Top of TASK INPUT

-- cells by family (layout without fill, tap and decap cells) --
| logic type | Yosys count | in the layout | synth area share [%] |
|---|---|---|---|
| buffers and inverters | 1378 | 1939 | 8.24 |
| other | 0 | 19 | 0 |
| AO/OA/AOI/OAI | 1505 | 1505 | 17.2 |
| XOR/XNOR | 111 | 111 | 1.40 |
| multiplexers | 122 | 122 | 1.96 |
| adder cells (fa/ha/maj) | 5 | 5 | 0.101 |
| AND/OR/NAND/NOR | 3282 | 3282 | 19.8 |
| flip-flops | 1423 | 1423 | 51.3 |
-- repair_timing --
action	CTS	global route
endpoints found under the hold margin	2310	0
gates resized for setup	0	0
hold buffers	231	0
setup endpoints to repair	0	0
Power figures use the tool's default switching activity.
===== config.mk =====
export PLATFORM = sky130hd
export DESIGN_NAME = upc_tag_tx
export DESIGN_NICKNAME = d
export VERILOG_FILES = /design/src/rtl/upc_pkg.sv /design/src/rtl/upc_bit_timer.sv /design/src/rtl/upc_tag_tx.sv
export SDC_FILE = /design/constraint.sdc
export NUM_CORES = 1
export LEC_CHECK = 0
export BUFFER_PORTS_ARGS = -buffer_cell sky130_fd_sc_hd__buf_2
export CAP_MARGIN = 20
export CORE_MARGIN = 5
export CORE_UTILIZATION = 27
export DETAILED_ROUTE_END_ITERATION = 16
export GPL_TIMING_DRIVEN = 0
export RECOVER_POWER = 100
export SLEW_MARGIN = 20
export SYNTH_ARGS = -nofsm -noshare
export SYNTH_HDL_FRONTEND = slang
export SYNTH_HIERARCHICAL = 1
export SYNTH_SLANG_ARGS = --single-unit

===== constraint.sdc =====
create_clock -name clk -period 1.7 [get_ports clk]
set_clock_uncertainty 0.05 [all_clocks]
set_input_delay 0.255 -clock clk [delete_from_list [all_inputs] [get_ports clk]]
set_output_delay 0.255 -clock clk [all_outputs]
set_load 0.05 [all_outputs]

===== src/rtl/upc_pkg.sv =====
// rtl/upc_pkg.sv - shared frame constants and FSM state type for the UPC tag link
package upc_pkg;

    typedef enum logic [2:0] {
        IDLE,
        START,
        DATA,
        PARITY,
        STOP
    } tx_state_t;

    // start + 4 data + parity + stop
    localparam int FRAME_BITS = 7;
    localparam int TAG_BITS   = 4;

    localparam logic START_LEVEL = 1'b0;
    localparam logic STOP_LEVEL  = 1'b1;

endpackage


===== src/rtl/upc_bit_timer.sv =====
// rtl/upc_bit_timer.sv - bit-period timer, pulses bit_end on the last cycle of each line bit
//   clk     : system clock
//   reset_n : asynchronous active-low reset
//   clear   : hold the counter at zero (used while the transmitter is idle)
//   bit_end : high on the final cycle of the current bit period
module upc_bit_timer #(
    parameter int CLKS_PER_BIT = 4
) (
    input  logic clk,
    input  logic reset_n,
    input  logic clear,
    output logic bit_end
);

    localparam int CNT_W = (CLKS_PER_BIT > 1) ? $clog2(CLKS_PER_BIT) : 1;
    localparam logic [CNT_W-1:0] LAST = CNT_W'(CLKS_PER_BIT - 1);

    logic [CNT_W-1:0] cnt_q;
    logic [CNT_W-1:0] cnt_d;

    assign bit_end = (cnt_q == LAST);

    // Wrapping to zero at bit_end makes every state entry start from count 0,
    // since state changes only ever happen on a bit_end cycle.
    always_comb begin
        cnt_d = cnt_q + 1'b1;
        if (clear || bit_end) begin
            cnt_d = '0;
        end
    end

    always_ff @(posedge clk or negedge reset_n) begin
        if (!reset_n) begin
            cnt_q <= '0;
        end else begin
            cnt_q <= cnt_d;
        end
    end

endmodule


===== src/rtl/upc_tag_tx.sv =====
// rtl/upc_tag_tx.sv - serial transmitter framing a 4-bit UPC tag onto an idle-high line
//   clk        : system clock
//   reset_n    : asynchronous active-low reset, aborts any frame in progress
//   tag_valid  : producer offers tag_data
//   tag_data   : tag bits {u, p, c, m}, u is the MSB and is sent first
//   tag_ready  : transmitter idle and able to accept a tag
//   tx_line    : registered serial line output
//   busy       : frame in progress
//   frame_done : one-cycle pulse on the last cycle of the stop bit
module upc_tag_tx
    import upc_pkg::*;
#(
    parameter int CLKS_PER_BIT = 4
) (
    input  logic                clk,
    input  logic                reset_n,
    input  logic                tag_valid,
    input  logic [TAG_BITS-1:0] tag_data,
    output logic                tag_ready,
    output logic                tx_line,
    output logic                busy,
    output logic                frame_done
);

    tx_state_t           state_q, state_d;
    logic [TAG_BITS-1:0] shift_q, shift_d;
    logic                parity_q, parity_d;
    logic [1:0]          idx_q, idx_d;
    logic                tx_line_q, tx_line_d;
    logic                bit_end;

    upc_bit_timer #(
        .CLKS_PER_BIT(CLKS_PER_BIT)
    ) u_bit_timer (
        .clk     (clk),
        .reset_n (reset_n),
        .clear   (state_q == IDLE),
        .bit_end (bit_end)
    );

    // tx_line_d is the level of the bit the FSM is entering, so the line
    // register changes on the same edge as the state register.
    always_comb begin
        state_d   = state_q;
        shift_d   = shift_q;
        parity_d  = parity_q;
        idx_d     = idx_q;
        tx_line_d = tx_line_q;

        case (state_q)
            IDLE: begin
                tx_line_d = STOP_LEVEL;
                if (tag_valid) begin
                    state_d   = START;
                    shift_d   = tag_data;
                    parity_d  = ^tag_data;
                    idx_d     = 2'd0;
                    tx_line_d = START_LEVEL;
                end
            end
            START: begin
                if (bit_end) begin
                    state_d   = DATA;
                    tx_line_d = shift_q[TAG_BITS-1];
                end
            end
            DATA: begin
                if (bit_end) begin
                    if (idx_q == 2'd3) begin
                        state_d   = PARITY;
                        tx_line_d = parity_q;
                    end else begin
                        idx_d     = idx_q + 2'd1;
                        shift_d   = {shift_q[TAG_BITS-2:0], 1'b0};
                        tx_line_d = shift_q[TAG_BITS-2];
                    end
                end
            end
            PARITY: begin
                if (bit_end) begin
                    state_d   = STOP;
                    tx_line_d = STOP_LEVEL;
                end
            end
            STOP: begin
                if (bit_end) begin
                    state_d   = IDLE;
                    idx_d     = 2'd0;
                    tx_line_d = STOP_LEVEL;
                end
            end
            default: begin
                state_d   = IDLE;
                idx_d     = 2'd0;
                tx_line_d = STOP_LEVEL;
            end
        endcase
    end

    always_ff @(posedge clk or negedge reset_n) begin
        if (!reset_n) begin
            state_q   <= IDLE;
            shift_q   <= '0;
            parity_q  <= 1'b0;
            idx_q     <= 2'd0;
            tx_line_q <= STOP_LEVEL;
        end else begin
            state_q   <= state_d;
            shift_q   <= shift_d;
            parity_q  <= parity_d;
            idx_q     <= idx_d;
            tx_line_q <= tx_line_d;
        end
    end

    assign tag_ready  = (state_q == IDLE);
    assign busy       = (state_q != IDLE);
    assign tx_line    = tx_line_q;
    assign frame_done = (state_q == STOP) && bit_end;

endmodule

Bottom of TASK INPUT

_REQUIREMENT_
Lines from the top of the entries through the line with "setup endpoints to" are to be transcribed exactly, and nothing more.

_EXERCISE ANSWER_
-- cells by family (layout without fill, tap and decap cells) --
| logic type | Yosys count | in the layout | synth area share [%] |
|---|---|---|---|
| buffers and inverters | 1378 | 1939 | 8.24 |
| other | 0 | 19 | 0 |
| AO/OA/AOI/OAI | 1505 | 1505 | 17.2 |
| XOR/XNOR | 111 | 111 | 1.40 |
| multiplexers | 122 | 122 | 1.96 |
| adder cells (fa/ha/maj) | 5 | 5 | 0.101 |
| AND/OR/NAND/NOR | 3282 | 3282 | 19.8 |
| flip-flops | 1423 | 1423 | 51.3 |
-- repair_timing --
action	CTS	global route
endpoints found under the hold margin	2310	0
gates resized for setup	0	0
hold buffers	231	0
setup endpoints to repair	0	0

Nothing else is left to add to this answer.